CONCLUSION: A crude prevalence of probable cirrhosis is 12.9% in the community-based HBV-infected subjects. HBV genotype C is independently associated with probable cirrhosis in the HBeAg-negative subjects.
- Citation: Yin JH, Zhao J, Zhang HW, Xie JX, Li WP, Xu GZ, Shen J, Dong HJ, Zhang J, Wang L, Han JK, Wang HY, Cao GW. HBV genotype C is independently associated with cirrhosis in community-based population. World J Gastroenterol 2010; 16(3): 379-383
- URL: https://www.wjgnet.com/1007-9327/full/v16/i3/379.htm
- DOI: https://dx.doi.org/10.3748/wjg.v16.i3.379
Hepatitis B virus (HBV) infection is a serious public health problem. Approximately 2 billion people have been exposed to HBV, and more than 300 million are chronically infected with HBV. Chronic HBV infection is the most important risk factor of liver cirrhosis and hepatocellular carcinoma (HCC) in HBV endemic areas[1]. Liver fibrosis, which is the natural wound healing process to necroinflammation frequently caused by chronic HBV infection, is the essential pathogenic process that leads to cirrhosis. Metabolic syndrome is also an independent risk factor of liver cirrhosis in the patients with chronic hepatitis B[2]. Subclinical liver cirrhosis diagnosed by ultrasonography is significantly associated with the risk for HCC[3].

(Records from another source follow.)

===== src/hdl/jsv_stack.sv =====
module jsv_stack (
  input  logic                         clk,
  input  logic                         wr_en,
  input  logic [jsv_pkg::STACK_AW-1:0] wr_addr,
  input  logic                         wr_data,
  input  logic [jsv_pkg::STACK_AW-1:0] rd_addr,
  output logic                         rd_data
);
  import jsv_pkg::*;

  logic mem [MAX_DEPTH];

  always_ff @(posedge clk) begin
    if (wr_en) begin
      mem[wr_addr] <= wr_data;
    end
  end

  // A write to the entry being read returns the new bit.
  always_ff @(posedge clk) begin
    if (wr_en && wr_addr == rd_addr) begin
      rd_data <= wr_data;
    end else begin
      rd_data <= mem[rd_addr];
    end
  end

endmodule


===== src/hdl/json_stream_validator.sv =====
// Results are queued when their byte is taken and are offered in order from the queue head.
// Throughput: one byte per cycle; each byte yields up to two results through
// a four-entry result queue, and input stalls while fewer than two slots are free.
// The container stack is a 1-bit memory whose registered read is addressed at the new top.
// Reset (rst, synchronous) clears all control state and sets the limit to DEPTH_CAP; the stack holds no reset.
// End of document reports the final status and returns the parser to its reset state.
`include "json_stream_validator_defines.svh"

module json_stream_validator (
  input  logic        clk,
  input  logic        rst,
  input  logic        in_valid,
  output logic        in_stall,
  input  logic [7:0]  data_byte,
  input  logic        end_of_document,
  output logic        out_valid,
  input  logic        out_stall,
  output logic [3:0]  token_kind,
  output logic [15:0] token_length,
  output logic [7:0]  nesting_depth,
  output logic [2:0]  status,
  output logic        last,
  input  logic        cfg_valid,
  output logic        cfg_ready,
  input  logic [7:0]  nesting_limit
);
  import jsv_pkg::*;

  function automatic logic is_digit(input logic [7:0] c);
    return c >= "0" && c <= "9";
  endfunction

  function automatic logic is_hex(input logic [7:0] c);
    return is_digit(c) || (c >= "a" && c <= "f") || (c >= "A" && c <= "F");
  endfunction

  function automatic logic is_alnum(input logic [7:0] c);
    return is_digit(c) || (c >= "a" && c <= "z") || (c >= "A" && c <= "Z");
  endfunction

  function automatic logic [7:0] kw_char(input logic [1:0] sel, input logic [2:0] p);
    logic [7:0] ch;
    ch = 8'h00;
    case (sel)
      2'd0: ch = (p == 3'd1) ? "r" : (p == 3'd2) ? "u" : "e";
      2'd1: ch = (p == 3'd1) ? "a" : (p == 3'd2) ? "l" : (p == 3'd3) ? "s" : "e";
      default: ch = (p == 3'd1) ? "u" : "l";
    endcase
    return ch;
  endfunction

  function automatic res_t mk(input logic [3:0] k, input logic [15:0] l,
                              input logic [7:0] d, input logic [2:0] s);
    res_t r;
    r.kind = k;
    r.length = l;
    r.depth = d;
    r.status = s;
    r.last = 1'b0;
    return r;
  endfunction

  function automatic gram_t gram(input logic [3:0] kind, input logic [2:0] g,
                                 input logic [7:0] d, input logic [7:0] lim,
                                 input logic top_obj);
    gram_t r;
    logic scalar;
    r.code = ST_SYNTAX;
    r.gst = g;
    r.depth = d;
    r.push = 1'b0;
    r.pbit = (kind == K_LBRACE);
    scalar = kind >= K_STRING && kind <= K_NULL;
    if (g inside {G_TOP, G_VALUE, G_ARR_FIRST, G_OBJ_FIRST}) begin
      if (g == G_OBJ_FIRST && kind == K_STRING) begin
        r.code = ST_TOKEN;
        r.gst = G_COLON;
      end else if (g != G_OBJ_FIRST && scalar) begin
        r.code = ST_TOKEN;
        r.gst = (d == 8'd0) ? G_DONE : G_AFTER;
      end else if (kind == K_LBRACE || kind == K_LBRACKET) begin
        if (g == G_OBJ_FIRST) begin
          r.code = ST_SYNTAX;
        end else if (d >= lim) begin
          r.code = ST_TOO_DEEP;
        end else begin
          r.code = ST_TOKEN;
          r.push = 1'b1;
          r.depth = d + 8'd1;
          r.gst = (kind == K_LBRACE) ? G_OBJ_FIRST : G_ARR_FIRST;
        end
      end else if ((g == G_ARR_FIRST && kind == K_RBRACKET) ||
                   (g == G_OBJ_FIRST && kind == K_RBRACE)) begin
        r.code = ST_TOKEN;
        r.depth = d - 8'd1;
        r.gst = (d == 8'd1) ? G_DONE : G_AFTER;
      end
    end else if (g == G_KEY) begin
      if (kind == K_STRING) begin
        r.code = ST_TOKEN;
        r.gst = G_COLON;
      end
    end else if (g == G_COLON) begin
      if (kind == K_COLON) begin
        r.code = ST_TOKEN;
        r.gst = G_VALUE;
      end
    end else if (g == G_AFTER && d != 8'd0) begin
      if (kind == K_COMMA) begin
        r.code = ST_TOKEN;
        r.gst = top_obj ? G_KEY : G_VALUE;
      end else if ((kind == K_RBRACE && top_obj) || (kind == K_RBRACKET && !top_obj)) begin
        r.code = ST_TOKEN;
        r.depth = d - 8'd1;
        r.gst = (d == 8'd1) ? G_DONE : G_AFTER;
      end
    end
    return r;
  endfunction

  logic [7:0]  limit;
  logic [7:0]  lim;
  logic [3:0]  lex, lex_next;
  logic [2:0]  kwp, kwp_next;
  logic [2:0]  hexl, hexl_next;
  logic [15:0] len, len_next, len_bump;
  logic [2:0]  gst, gst_next;
  logic [7:0]  depth, depth_next;
  logic [2:0]  err, err_next;

  logic                take;
  logic                wr_en, wr_data, rd_data, top_obj;
  logic [STACK_AW-1:0] wr_addr, rd_addr;

  res_t       q [2];
  logic [1:0] nq;
  logic [7:0] c;
  logic [1:0] sel;
  logic [2:0] klen;
  logic       tok_a, tok_b, idle_again, lfail;
  logic [3:0] ka, kb;
  logic [2:0] lcode, fin;
  gram_t      ga, gb;

  res_t               fifo [FIFO_DEPTH];
  logic [FIFO_AW-1:0] wptr, rptr;
  logic [FIFO_AW:0]   count, count_next;
  logic               pop;

  assign cfg_ready = 1'b1;
  assign lim = (limit > DEPTH_CAP) ? DEPTH_CAP : limit;
  assign take = in_valid && !in_stall;
  assign top_obj = (depth != 8'd0) && rd_data;
  assign len_bump = (len == LEN_MAX) ? len : len + 16'd1;
  assign rd_addr = STACK_AW'(depth_next - 8'd1);

  jsv_stack u_stack (
    .clk     (clk),
    .wr_en   (wr_en),
    .wr_addr (wr_addr),
    .wr_data (wr_data),
    .rd_addr (rd_addr),
    .rd_data (rd_data)
  );

  always_comb begin
    lex_next = lex;
    kwp_next = kwp;
    hexl_next = hexl;
    len_next = len;
    gst_next = gst;
    depth_next = depth;
    err_next = err;
    q[0] = '0;
    q[1] = '0;
    nq = 2'd0;
    wr_en = 1'b0;
    wr_addr = depth[STACK_AW-1:0];
    wr_data = 1'b0;
    c = data_byte;
    sel = (lex == L_KW_F) ? 2'd1 : (lex == L_KW_N) ? 2'd2 : 2'd0;
    klen = (sel == 2'd1) ? 3'd5 : 3'd4;
    tok_a = 1'b0;
    tok_b = 1'b0;
    ka = K_NONE;
    kb = K_NONE;
    idle_again = 1'b0;
    lfail = 1'b0;
    lcode = ST_SYNTAX;
    ga = '0;
    gb = '0;
    fin = ST_EARLY_END;

    if (take) begin
      if (end_of_document) begin
        // A complete number or keyword still pending is reported first.
        if (lex inside {L_ZERO, L_INT, L_FRAC, L_EXP}) begin
          lex_next = L_IDLE;
          tok_a = 1'b1;
          ka = K_NUMBER;
        end else if (lex inside {L_KW_T, L_KW_F, L_KW_N} && kwp == klen) begin
          lex_next = L_IDLE;
          tok_a = 1'b1;
          ka = K_TRUE + 4'(sel);
        end
      end else begin
        case (lex)
          L_ERR: ;
          L_IDLE: idle_again = 1'b1;
          L_STR: begin
            if (c == "\"") begin
              lex_next = L_IDLE;
              tok_a = 1'b1;
              ka = K_STRING;
            end else if (c == "\\") begin
              len_next = len_bump;
              lex_next = L_ESC;
            end else if (c < 8'h20) begin
              lfail = 1'b1;
              lcode = ST_BAD_CHAR;
            end else begin
              len_next = len_bump;
            end
          end
          L_ESC: begin
            if (c == "u") begin
              len_next = len_bump;
              hexl_next = 3'd4;
              lex_next = L_HEX;
            end else if (c inside {"\"", "\\", "/", "b", "f", "n", "r", "t"}) begin
              len_next = len_bump;
              lex_next = L_STR;
            end else begin
              lfail = 1'b1;
              lcode = ST_BAD_ESC;
            end
          end
          L_HEX: begin
            if (!is_hex(c)) begin
              lfail = 1'b1;
              lcode = ST_BAD_ESC;
            end else begin
              len_next = len_bump;
              hexl_next = hexl - 3'd1;
              if (hexl == 3'd1) begin
                lex_next = L_STR;
              end
            end
          end
          L_KW_T, L_KW_F, L_KW_N: begin
            if (kwp < klen) begin
              if (c == kw_char(sel, kwp)) begin
                kwp_next = kwp + 3'd1;
                len_next = len_bump;
              end else begin
                lfail = 1'b1;
                lcode = ST_BAD_CHAR;
              end
            end else if (is_alnum(c)) begin
              lfail = 1'b1;
              lcode = ST_BAD_CHAR;
            end else begin
              lex_next = L_IDLE;
              tok_a = 1'b1;
              ka = K_TRUE + 4'(sel);
              idle_again = 1'b1;
            end
          end
          L_MINUS, L_DOT, L_ESIGN: begin
            if (is_digit(c)) begin
              len_next = len_bump;
              if (lex == L_MINUS) begin
                lex_next = (c == "0") ? L_ZERO : L_INT;
              end else begin
                lex_next = (lex == L_DOT) ? L_FRAC : L_EXP;
              end
            end else begin
              lfail = 1'b1;
              lcode = ST_BAD_NUM;
            end
          end
          L_E: begin
            if (c == "+" || c == "-") begin
              len_next = len_bump;
              lex_next = L_ESIGN;
            end else if (is_digit(c)) begin
              len_next = len_bump;
              lex_next = L_EXP;
            end else begin
              lfail = 1'b1;
              lcode = ST_BAD_NUM;
            end
          end
          default: begin
            if (is_digit(c) && lex != L_ZERO) begin
              len_next = len_bump;
            end else if (c == "." && (lex == L_ZERO || lex == L_INT)) begin
              len_next = len_bump;
              lex_next = L_DOT;
            end else if ((c == "e" || c == "E") && lex != L_EXP) begin
              len_next = len_bump;
              lex_next = L_E;
            end else begin
              lex_next = L_IDLE;
              tok_a = 1'b1;
              ka = K_NUMBER;
              idle_again = 1'b1;
            end
          end
        endcase
      end

      if (lfail) begin
        err_next = lcode;
        lex_next = L_ERR;
        q[nq[0]] = mk(K_NONE, 16'd0, depth_next, lcode);
        nq = nq + 2'd1;
      end

      if (tok_a) begin
        ga = gram(ka, gst_next, depth_next, lim, top_obj);
        if (ga.code != ST_TOKEN) begin
          err_next = ga.code;
          lex_next = L_ERR;
          q[nq[0]] = mk(K_NONE, 16'd0, depth_next, ga.code);
        end else begin
          gst_next = ga.gst;
          depth_next = ga.depth;
          q[nq[0]] = mk(ka, len, depth_next, ST_TOKEN);
        end
        nq = nq + 2'd1;
      end

      // A byte taken while idle, or the byte that ended a number or keyword, starts over as a fresh byte.
      if (idle_again && err_next == 3'd0 &&
          !(c == " " || c == 8'h09 || c == 8'h0A || c == 8'h0D)) begin
        if (gst_next == G_DONE) begin
          lfail = 1'b1;
          lcode = ST_SYNTAX;
        end else begin
          len_next = 16'd0;
          case (c)
            "{": begin tok_b = 1'b1; kb = K_LBRACE; end
            "}": begin tok_b = 1'b1; kb = K_RBRACE; end
            "[": begin tok_b = 1'b1; kb = K_LBRACKET; end
            "]": begin tok_b = 1'b1; kb = K_RBRACKET; end
            ":": begin tok_b = 1'b1; kb = K_COLON; end
            ",": begin tok_b = 1'b1; kb = K_COMMA; end
            "\"": lex_next = L_STR;
            "t", "f", "n": begin
              lex_next = (c == "t") ? L_KW_T : (c == "f") ? L_KW_F : L_KW_N;
              kwp_next = 3'd1;
              len_next = 16'd1;
            end
            "-": begin
              lex_next = L_MINUS;
              len_next = 16'd1;
            end
            "0": begin
              lex_next = L_ZERO;
              len_next = 16'd1;
            end
            default: begin
              if (is_digit(c)) begin
                lex_next = L_INT;
                len_next = 16'd1;
              end else begin
                lfail = 1'b1;
                lcode = ST_BAD_CHAR;
              end
            end
          endcase
        end
        if (lfail) begin
          err_next = lcode;
          lex_next = L_ERR;
          q[nq[0]] = mk(K_NONE, 16'd0, depth_next, lcode);
          nq = nq + 2'd1;
        end
        if (tok_b) begin
          gb = gram(kb, gst_next, depth_next, lim, top_obj);
          if (gb.code != ST_TOKEN) begin
            err_next = gb.code;
            lex_next = L_ERR;
            q[nq[0]] = mk(K_NONE, 16'd0, depth_next, gb.code);
          end else begin
            wr_en = gb.push;
            wr_addr = depth_next[STACK_AW-1:0];
            wr_data = gb.pbit;
            gst_next = gb.gst;
            depth_next = gb.depth;
            q[nq[0]] = mk(kb, 16'd1, depth_next, ST_TOKEN);
          end
          nq = nq + 2'd1;
        end
      end

      if (end_of_document) begin
        if (err_next != 3'd0) begin
          fin = err_next;
        end else if (lex_next == L_IDLE && gst_next == G_DONE) begin
          fin = ST_ACCEPT;
        end else begin
          fin = ST_EARLY_END;
        end
        q[nq[0]] = mk(K_NONE, 16'd0, depth_next, fin);
        nq = nq + 2'd1;
        lex_next = L_IDLE;
        kwp_next = 3'd0;
        hexl_next = 3'd0;
        len_next = 16'd0;
        gst_next = G_TOP;
        depth_next = 8'd0;
        err_next = 3'd0;
      end

      if (nq == 2'd1) begin
        q[0].last = 1'b1;
      end else if (nq == 2'd2) begin
        q[1].last = 1'b1;
      end
    end
  end

  always_ff @(posedge clk) begin
    if (rst) begin
      lex <= L_IDLE;
      kwp <= 3'd0;
      hexl <= 3'd0;
      len <= 16'd0;
      gst <= G_TOP;
      depth <= 8'd0;
      err <= 3'd0;
      limit <= DEPTH_CAP;
    end else begin
      lex <= lex_next;
      kwp <= kwp_next;
      hexl <= hexl_next;
      len <= len_next;
      gst <= gst_next;
      depth <= depth_next;
      err <= err_next;
      if (cfg_valid && cfg_ready) begin
        limit <= nesting_limit;
      end
    end
  end

  // Result queue: up to two writes per accepted byte, one read per cycle while out_stall is low.
  assign pop = out_valid && !out_stall;
  assign in_stall = count > (FIFO_AW + 1)'(FIFO_DEPTH - 2);
  assign count_next = count + (take ? (FIFO_AW + 1)'(nq) : '0) - (pop ? 1'b1 : 1'b0);

  always_ff @(posedge clk) begin
    if (rst) begin
      wptr <= '0;
      rptr <= '0;
      count <= '0;
    end else begin
      count <= count_next;
      if (take) begin
        wptr <= wptr + FIFO_AW'(nq);
      end
      if (pop) begin
        rptr <= rptr + 1'b1;
      end
    end
  end

  always_ff @(posedge clk) begin
    if (take && nq != 2'd0) begin
      fifo[wptr] <= q[0];
    end
    if (take && nq == 2'd2) begin
      fifo[wptr + 1'b1] <= q[1];
    end
  end

  assign out_valid = count != '0;
  assign token_kind = fifo[rptr].kind;
  assign token_length = fifo[rptr].length;
  assign nesting_depth = fifo[rptr].depth;
  assign status = fifo[rptr].status;
  assign last = fifo[rptr].last;

  `JSV_ASSERT_ALWAYS(a_err_parks_lexer, (err == 3'd0) || (lex == L_ERR))
  `JSV_ASSERT_ALWAYS(a_depth_bounded, depth <= DEPTH_CAP)
  `JSV_ASSERT_ALWAYS(a_queue_bounded, count <= (FIFO_AW + 1)'(FIFO_DEPTH))
  `JSV_ASSERT_NEXT(a_eod_clears, take && end_of_document, (depth == 8'd0) && (gst == G_TOP) && (err == 3'd0) && (lex == L_IDLE))

endmodule
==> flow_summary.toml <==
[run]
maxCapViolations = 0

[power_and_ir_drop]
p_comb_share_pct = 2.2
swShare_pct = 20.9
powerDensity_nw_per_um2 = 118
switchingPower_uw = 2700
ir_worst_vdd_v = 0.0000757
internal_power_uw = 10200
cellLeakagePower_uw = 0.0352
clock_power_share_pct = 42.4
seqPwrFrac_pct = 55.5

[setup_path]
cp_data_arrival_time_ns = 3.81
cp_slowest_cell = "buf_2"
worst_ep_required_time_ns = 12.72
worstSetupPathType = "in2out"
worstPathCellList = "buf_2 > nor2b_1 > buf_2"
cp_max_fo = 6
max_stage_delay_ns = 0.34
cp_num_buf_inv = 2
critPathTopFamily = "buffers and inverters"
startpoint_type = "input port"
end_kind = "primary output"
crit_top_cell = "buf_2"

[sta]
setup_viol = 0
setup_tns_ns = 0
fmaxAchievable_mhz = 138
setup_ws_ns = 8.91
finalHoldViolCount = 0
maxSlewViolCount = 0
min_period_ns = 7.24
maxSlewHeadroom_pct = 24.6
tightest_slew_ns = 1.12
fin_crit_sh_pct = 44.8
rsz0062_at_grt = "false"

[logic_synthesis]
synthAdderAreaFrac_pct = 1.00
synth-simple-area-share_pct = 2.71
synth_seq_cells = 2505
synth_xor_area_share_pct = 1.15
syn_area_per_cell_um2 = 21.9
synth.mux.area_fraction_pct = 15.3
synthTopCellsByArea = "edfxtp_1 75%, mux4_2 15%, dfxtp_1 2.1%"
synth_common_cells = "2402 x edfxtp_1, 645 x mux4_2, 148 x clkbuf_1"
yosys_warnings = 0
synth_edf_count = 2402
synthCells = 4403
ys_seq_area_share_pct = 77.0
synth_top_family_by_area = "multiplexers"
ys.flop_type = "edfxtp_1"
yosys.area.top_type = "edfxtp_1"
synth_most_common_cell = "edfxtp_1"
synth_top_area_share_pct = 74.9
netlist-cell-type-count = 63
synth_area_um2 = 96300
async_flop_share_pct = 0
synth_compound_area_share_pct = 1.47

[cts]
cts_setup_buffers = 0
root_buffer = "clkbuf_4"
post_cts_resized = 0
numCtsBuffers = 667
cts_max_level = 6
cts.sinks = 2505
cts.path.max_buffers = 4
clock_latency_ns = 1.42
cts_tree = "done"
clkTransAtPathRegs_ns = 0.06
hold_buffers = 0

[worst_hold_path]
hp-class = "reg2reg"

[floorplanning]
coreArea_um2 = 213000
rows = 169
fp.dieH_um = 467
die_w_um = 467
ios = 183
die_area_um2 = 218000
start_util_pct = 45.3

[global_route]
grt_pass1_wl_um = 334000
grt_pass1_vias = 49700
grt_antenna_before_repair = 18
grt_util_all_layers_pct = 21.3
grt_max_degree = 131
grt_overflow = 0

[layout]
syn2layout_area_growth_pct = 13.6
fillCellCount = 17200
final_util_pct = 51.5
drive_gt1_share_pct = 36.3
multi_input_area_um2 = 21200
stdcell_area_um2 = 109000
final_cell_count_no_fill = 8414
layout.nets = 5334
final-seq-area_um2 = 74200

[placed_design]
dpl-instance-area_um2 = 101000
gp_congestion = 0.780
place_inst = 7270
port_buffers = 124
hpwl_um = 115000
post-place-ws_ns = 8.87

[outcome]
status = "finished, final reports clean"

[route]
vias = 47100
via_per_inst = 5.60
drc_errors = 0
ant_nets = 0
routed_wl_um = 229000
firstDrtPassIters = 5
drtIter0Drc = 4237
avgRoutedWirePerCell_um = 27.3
--- config.mk ---
export PLATFORM = sky130hd
export DESIGN_NAME = dual_hbridge_pwm_generator_core
export DESIGN_NICKNAME = d
export VERILOG_FILES = /design/src/hw/rtl/hbp_pkg.sv /design/src/hw/rtl/hbp_in_stage.sv /design/src/hw/rtl/hbp_engine.sv /design/src/hw/rtl/dual_hbridge_pwm_generator_core.sv
export SDC_FILE = /design/constraint.sdc
export NUM_CORES = 1
export LEC_CHECK = 0
export BUFFER_PORTS_ARGS = -buffer_cell sky130_fd_sc_hd__buf_2
export CORE_MARGIN = 2
export CORE_UTILIZATION = 59
export DETAILED_ROUTE_END_ITERATION = 16
export PLACE_DENSITY = 0.78
export SYNTH_ARGS = -nofsm -noshare
export SYNTH_HDL_FRONTEND = slang
export SYNTH_HIERARCHICAL = 1
export SYNTH_SLANG_ARGS = --single-unit
--- constraint.sdc ---
create_clock -name clk -period 3.7 [get_ports clk]
set_input_delay 0.185 -clock clk [delete_from_list [all_inputs] [get_ports clk]]
set_output_delay 0.185 -clock clk [all_outputs]
set_load 0.05 [all_outputs]
--- src/hw/rtl/hbp_pkg.sv ---
package hbp_pkg;

	// PWM resolution: counter period in ticks
	localparam int unsigned LEVELS = 16;
	localparam int unsigned CNT_W  = $clog2(LEVELS);
	localparam int unsigned LVL_W  = $clog2(LEVELS + 1);
	localparam int unsigned NCH    = 2;

	localparam logic [CNT_W-1:0] CNT_MAX = CNT_W'(LEVELS - 1);

	typedef enum logic {
		REQ_TICK  = 1'b0,
		REQ_WRITE = 1'b1
	} req_type_t;

	// one accepted request
	typedef struct packed {
		req_type_t  req_type;
		logic [1:0] pin_select;
		logic [4:0] duty_level;
	} hbp_item_t;

endpackage

--- src/hw/rtl/hbp_in_stage.sv ---
module hbp_in_stage
	import hbp_pkg::*;
(
	input  logic      clk,
	input  logic      arst_n,
	input  logic      s_tvalid,
	output logic      s_tready,
	input  hbp_item_t s_item,
	input  logic      advance,
	output logic      valid_s1,
	output hbp_item_t item_s1
);

	logic valid_s1_q;

	assign s_tready = !valid_s1_q || advance;
	assign valid_s1 = valid_s1_q;

	always_ff @(posedge clk or negedge arst_n) begin
		if (!arst_n) begin
			valid_s1_q <= 1'b0;
		end else if (s_tready) begin
			valid_s1_q <= s_tvalid;
		end
	end

	// payload, no reset
	always_ff @(posedge clk) begin
		if (s_tvalid && s_tready) begin
			item_s1 <= s_item;
		end
	end

endmodule

--- src/hw/rtl/hbp_engine.sv ---
module hbp_engine
	import hbp_pkg::*;
(
	input  logic       clk,
	input  logic       arst_n,
	input  logic       cfg_we,
	input  logic       cfg_wdata,
	input  logic       advance,
	input  hbp_item_t  item_s1,
	output logic [3:0] pins
);

	logic             phase_correct_q;
	logic [CNT_W-1:0] tick_count_q;
	logic [LVL_W-1:0] rise_point_q  [NCH];
	logic [CNT_W-1:0] fall_point_q  [NCH];
	logic [LVL_W-1:0] rise_shadow_q [NCH];
	logic [CNT_W-1:0] fall_shadow_q [NCH];
	logic             update_pending_q;
	logic [NCH-1:0]   direction_q;
	logic [3:0]       pin_levels_q;

	// write decode
	logic [LVL_W-1:0] lvl_sat;
	logic [LVL_W-1:0] rise_new;
	logic [CNT_W-1:0] fall_new;
	logic             wr_ch;

	// tick evaluation
	logic             load_shadow;
	logic [CNT_W-1:0] cnt_next;
	logic [LVL_W-1:0] rise_eff [NCH];
	logic [CNT_W-1:0] fall_eff [NCH];
	logic [3:0]       pins_tick;

	assign pins = pin_levels_q;
	assign wr_ch = item_s1.pin_select[1];

	always_comb begin
		if (32'(item_s1.duty_level) > 32'(LEVELS)) begin
			lvl_sat = LVL_W'(LEVELS);
		end else begin
			lvl_sat = LVL_W'(item_s1.duty_level);
		end
		rise_new = LVL_W'(LEVELS) - lvl_sat;
		// (2L - rise - 1) mod L equals level - 1, wrapping to L-1 at level 0 or L
		if (lvl_sat == '0 || lvl_sat == LVL_W'(LEVELS)) begin
			fall_new = CNT_MAX;
		end else begin
			fall_new = CNT_W'(lvl_sat - LVL_W'(1));
		end
	end

	always_comb begin
		load_shadow = phase_correct_q && (tick_count_q == '0) && update_pending_q;
		cnt_next    = (tick_count_q == CNT_MAX) ? '0 : tick_count_q + CNT_W'(1);
		pins_tick   = pin_levels_q;
		for (int ch = 0; ch < NCH; ch++) begin
			rise_eff[ch] = load_shadow ? rise_shadow_q[ch] : rise_point_q[ch];
			fall_eff[ch] = load_shadow ? fall_shadow_q[ch] : fall_point_q[ch];
			if (phase_correct_q) begin
				if (tick_count_q == fall_eff[ch] && rise_eff[ch] != '0) begin
					pins_tick[2*ch +: 2] = 2'b00;
				end
				if (LVL_W'(cnt_next) == rise_eff[ch] && LVL_W'(fall_eff[ch]) > rise_eff[ch]) begin
					pins_tick[2*ch + (direction_q[ch] ? 0 : 1)] = 1'b1;
				end
			end else begin
				if (tick_count_q == CNT_MAX && rise_eff[ch] != '0) begin
					pins_tick[2*ch +: 2] = 2'b00;
				end
				if (LVL_W'(cnt_next) == rise_eff[ch]) begin
					pins_tick[2*ch + (direction_q[ch] ? 0 : 1)] = 1'b1;
				end
			end
		end
	end

	always_ff @(posedge clk or negedge arst_n) begin
		if (!arst_n) begin
			phase_correct_q  <= 1'b1;
			tick_count_q     <= CNT_MAX;
			update_pending_q <= 1'b0;
			direction_q      <= '0;
			pin_levels_q     <= '0;
			for (int ch = 0; ch < NCH; ch++) begin
				rise_point_q[ch]  <= '0;
				fall_point_q[ch]  <= '0;
				rise_shadow_q[ch] <= '0;
				fall_shadow_q[ch] <= '0;
			end
		end else begin
			if (cfg_we) begin
				phase_correct_q <= cfg_wdata;
			end
			if (advance) begin
				unique case (item_s1.req_type)
					REQ_TICK: begin
						tick_count_q <= cnt_next;
						pin_levels_q <= pins_tick;
						if (load_shadow) begin
							update_pending_q <= 1'b0;
							for (int ch = 0; ch < NCH; ch++) begin
								rise_point_q[ch] <= rise_shadow_q[ch];
								fall_point_q[ch] <= fall_shadow_q[ch];
							end
						end
					end
					REQ_WRITE: begin
						for (int ch = 0; ch < NCH; ch++) begin
							if (wr_ch == ch[0]) begin
								direction_q[ch] <= ~item_s1.pin_select[0];
								if (phase_correct_q) begin
									rise_shadow_q[ch] <= rise_new;
									fall_shadow_q[ch] <= fall_new;
								end else begin
									rise_point_q[ch] <= rise_new;
								end
							end
						end
						if (phase_correct_q) begin
							update_pending_q <= 1'b1;
						end
					end
					default: begin
					end
				endcase
			end
		end
	end

endmodule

HBV genotypes have distinct geographical distributions, and have been shown to differ with regard to clinical outcome and prognosis[4]. Genotypes B and C are endemic in most parts of Asia[5]. Genotype C is associated with HCC in the aged[6,7]. Genotype B is associated with HCC in the young, relapse of HCC, and acute hepatitis B in adults[8-10]. However, the relationship between HBV genotypes and liver cirrhosis remains controversial. Some studies suggested that genotype C had a higher risk of cirrhosis, whereas other studies indicated that the progression to cirrhosis did not differ among genotypes B- and C-related chronic liver diseases[11-13]. In addition, the association between HBV genotypes and subclinical cirrhosis has not been evaluated in community-based studies in the HBV endemic areas.
Our objective was to determine the prevalence of probable liver cirrhosis in community-based subjects who were seropositive for hepatitis B surface antigen (HBsAg), and to evaluate the viral and demographic factors contributing to subclinical cirrhosis.
The study was carried out at our epidemiological bases in Eastern China, from February to July 2009. A multistage cluster probability sampling method was applied to select the study population. A total of 10 167 residents aged between 6 and 72 years were involved in this study. The participants were interviewed by the trained research assistants using a standard questionnaire requesting information about sociodemographic characteristics. Fasting blood samples (4 mL) were collected with vacuum blood collection tube (BD Diagnostics, Plymouth, UK) without anticoagulant. The serum was separated by centrifugation at 4°C at the Centers for Disease Control and Prevention, transported on dry ice and stored at -40°C in the Department of Epidemiology, Second Military Medical University. Informed consent in writing was obtained from each participant or guardian. Each resident who agreed to participate in the study completed a questionnaire and provided blood samples. The study protocol conformed to the ethical guidelines of the 1975 Declaration of Helsinki, and was approved by the Institutional Review Board of this university.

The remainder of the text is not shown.